第十一条  部分普遍开展的高新技术治疗项目:介入(心脏介入除外)、射频消融治疗符合基本医疗保险政策规定的住院医疗总费用进入大额医疗补助部分,按下列规定支付:
符合基本医疗保险政策规定的费用在5000(含5000)元以下的,大额医疗补助支付40%;5000-10000(含10000)元的,大额医疗补助支付30%;10000元以上的,大额医疗补助支付20%(市内、转院及异地参保职工均执行此标准)。
第十二条 市内参保职工发生第十、十一条所列的医疗行为时,必须由就诊的定点医疗机构向医疗保险经办机构提出申请,经审核批准后,在定点医疗机构进行治疗。否则,大额医疗补助不予支付。
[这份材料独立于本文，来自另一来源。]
Source: an optimization exercise on an open RTL-to-GDS flow (aim: small area, a short achievable clock period and few clock cycles). Production flows keep margins and buffers that such runs may drop. Only simulation tests tie the RTL to the original design; equivalence was not proved.

== harbor ==
==> flow/design.v (excerpt) <==
module muldiv_unit(
    input  logic clk,
    input  logic rst_n,
    input                muldiv_start, 
    input [2:0]          muldiv_op, 
    input [32-1:0]    muldiv_a, 
    input [32-1:0]    muldiv_b, 
    input [1-1:0] muldiv_hart_id, 
    input [4:0]          muldiv_rd,
    output                muldiv_busy, 
    output                muldiv_done, 
    output [32-1:0]    muldiv_result, 
    output [1-1:0] muldiv_done_hart_id, 
    output [4:0]          muldiv_done_rd
);
    logic st_mul, st_div, st_sw1, st_sw2, st_fix1, st_fix2;
    logic busy_r, done_r;
    logic [32:0] x;       
    logic [37:0] h;       
    logic [31:0] l;       
    logic        msign;   
    logic [5:0]  n;       
    logic        op_rem;
    logic        sa, sb;  
    logic        sel_mulh, sel_rem;
    logic [1-1:0]  tag_hid;
    logic [5-1:0] tag_rd;
    logic [37:0] y0, y1;
    logic        cc0, cin;
    wire [37:0] cs  = h ^ y0 ^ y1;
    wire [37:0] cc  = {((h[36:0] & y0[36:0]) | (h[36:0] & y1[36:0]) | (y0[36:0] & y1[36:0])), cc0};
    wire [37:0] s   = cs + cc + {37'd0, cin};
    wire q   = ~s[37];
    wire xnz = |x[31:0];
    logic [31:0] sm;
    always_comb begin
        sm = x[32] ? ~x[31:0] : x[31:0];    
        sm = sm | (sm >> 1);
        sm = sm | (sm >> 2);
        sm = sm | (sm >> 4);
        sm = sm | (sm >> 8);
        sm = sm | (sm >> 16);
    end
    wire [31:0] lm = sm >> 1;    
    wire [47:0] v16 = {h[32:0], l[31:17]};
    wire [35:0] v4  = {h[32:0], l[31:29]};
    wire ok16 = (n >= 6'd16) && (!xnz || ((v16 & ~{16'd0, lm}) == 48'd0));
    wire ok4  = (n >= 6'd4)  && (!xnz || ((v4  & ~{4'd0,  lm}) == 36'd0));
    wire fill = !xnz;
    wire negres = op_rem ? sa : ((sa ^ sb) && xnz);
    wire last_div = ok16 ? (n == 6'd16) : ok4 ? (n == 6'd4) : (n == 6'd1);
    function automatic [2:0] bdec(input [2:0] b);    
        case (b)
            3'b001, 3'b010: bdec = 3'b100;
            3'b011:         bdec = 3'b010;
            3'b100:         bdec = 3'b011;
            3'b101, 3'b110: bdec = 3'b101;
  ...
Size: ~1900 cells after synthesis, roughly 200 flip-flops, ~120 I/O pins.
==> flow/config.mk <==
export PLATFORM = sky130hd
export DESIGN_NAME = muldiv_unit
export DESIGN_NICKNAME = muldiv_unit
export VERILOG_FILES = /design/flow/design.v
export SDC_FILE = /design/flow/constraint.sdc
export NUM_CORES = 4
export LEC_CHECK = 0
export CAP_MARGIN = 20
export CORE_MARGIN = 2
export CORE_UTILIZATION = 25
export CTS_BUF_LIST = sky130_fd_sc_hd__clkbuf_4 sky130_fd_sc_hd__clkbuf_8
export CTS_CLUSTER_SIZE = 30
export PLACE_DENSITY = 0.5
export SLEW_MARGIN = 20
==> flow/constraint.sdc <==
create_clock -name core_clock -period 11.0 [get_ports {clk}]
set_input_delay 2.2000 -clock core_clock [delete_from_list [all_inputs] [get_ports {clk}]]
set_output_delay 2.2000 -clock core_clock [all_outputs]
set_load 0.01 [all_outputs]
standard.sh (not shown) runs the stock make flow with config.mk's settings and CLKGATE_MAP_FILE= SYNTH_SCRIPT=/design/flow/synth_recipe.tcl, a recipe that flattens the netlist after the stock synthesis.
==> flow/flow/run.sh <==
#!/bin/bash
cp standard.sh standard.sh.txt
export SETUP_SLACK_MARGIN=7
bash standard.sh > standard.log 2>&1
Testbench counts of harbor, summed over its fixed seeds: cycles 114,349.
What violet does differently from harbor at the input level:
- CTS_CLUSTER_SIZE removed (was 30)
- CTS_BUF_LIST removed (was sky130_fd_sc_hd__clkbuf_4 sky130_fd_sc_hd__clkbuf_8)
==> flow/flow/run.sh <==
#!/bin/bash
cp standard.sh standard.sh.txt
export SETUP_SLACK_MARGIN=7.5
export BUFFER_PORTS_ARGS="-buffer_cell sky130_fd_sc_hd__buf_1"
bash standard.sh > standard.log 2>&1
## What came out
Re count of port buffers added during placement: no difference whatsoever between violet and harbor.
violet ends up with a final standard cell area without fillers that is about 1.6% higher than in harbor.
Diff harbor and violet: worst slew margin relative to its limit higher in violet
Of the two values seen for launch point of the worst path, y0[0] was produced by violet and sel_rem by harbor.
| count of clock-buffer cells in the layout | violet vs harbor | 7 higher |
Maximum single-stage delay on the critical path (higher): violet
Row highest clock frequency the design can meet: violet higher / harbor lower
Path type of the worst setup path: reg -> out -> harbor, reg -> reg -> violet

==> afterwards: timing with drivers on the ports <==
In the flow no input, the clock included, has a driving cell. The finished layouts below were timed again as built, in two steps. Step 1 (the two cells are an assumption about what drives the block):
set clk [get_ports {clk}]
set_driving_cell -lib_cell sky130_fd_sc_hd__clkbuf_16 $clk
set_driving_cell -lib_cell sky130_fd_sc_hd__buf_2 [delete_from_list [all_inputs] $clk]
Step 2 times the ports against the registers' clock, not the clock port: input delays grow and output delays shrink by t, the midpoint of the rising clock arrivals with the driver on. Slacks: no drivers / after step 1 / after step 2; pairs: no drivers / after step 1.
run	shift t [ns]	setup WS [ns]	latest minus earliest clock arrival (ns)
harbor	0.601	6.873 / 6.820 / 6.490	0.023 / 0.023
violet	0.546	6.970 / 6.928 / 6.970	0.011 / 0.011
After both steps every run listed still meets setup and hold. The setup slack of harbor, which loses most, moves by -0.053 ns with the drivers and by -0.383 ns with both steps.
第十三条参保职工转院及异地住院的符合基本医疗保险政策规定的医疗费用由大额医疗补助基金支付时,所需费用先由个人全额垫付,治疗结束后,持正式有效票据、住院证明、住院病历复印件(加盖骑缝公章)、住院费用明细单、诊断证明、单位证明等必要资料在医疗保险经办机构审核后按相关政策规定报销。
第十四条 参保职工(不含异地人员)患下列疾病需要门诊治疗,由参保职工向二级以上(含二级)定点医疗机构提供病史资料,经定点医疗机构复查填写相关申请表,医疗保险经办机构审核批准后到定点医疗机构治疗。
(一)在基本医疗保险统筹基金最高支付限额以下符合基本医疗保险政策规定的费用(不含器官移植术后抗排异反应用药、慢性肾功能衰竭患者门诊血液透析及在门诊透析期间所使用的药品费用),在职职工自付23%,退休人员自付21%;
(二)器官移植术后抗排异反应用药符合基本医疗保险政策规定的费用,在职职工自付15%,退休人员自付13%;
(三)慢性肾功能衰竭患者门诊透析及在透析期间所使用的药品符合基本医疗保险政策规定的费用,在职职工自付22%,退休人员自付21%。
(四)超过基本医疗保险最高支付限额以上符合基本医疗保险政策规定的费用,参保职工自付8%,大额医疗补助费用支付92%。
大额慢性病门诊的治疗范围:
(1) 慢性肾功能衰竭血液透析;
(2) 恶性肿瘤直线加速器放疗;
(3) 骨髓异常增生综合症用药;
(4) 慢性肾功能衰竭腹膜透析;
(5) 恶性肿瘤化疗;
(6) 器官移植术后抗排异反应用药;
(7) 白血病治疗用药;
(8) 慢性肾功能衰竭患者在门诊透析期间所使用的药品费用(血红蛋白<70g/L者使用重组人促红素注射液不超过4支/人·月、骨化三醇不超过30粒/人·月)。
上述(一)、(二)项符合基本医疗保险政策规定的费用仅指治疗及材料费用,其余各项不含检查及化验费用。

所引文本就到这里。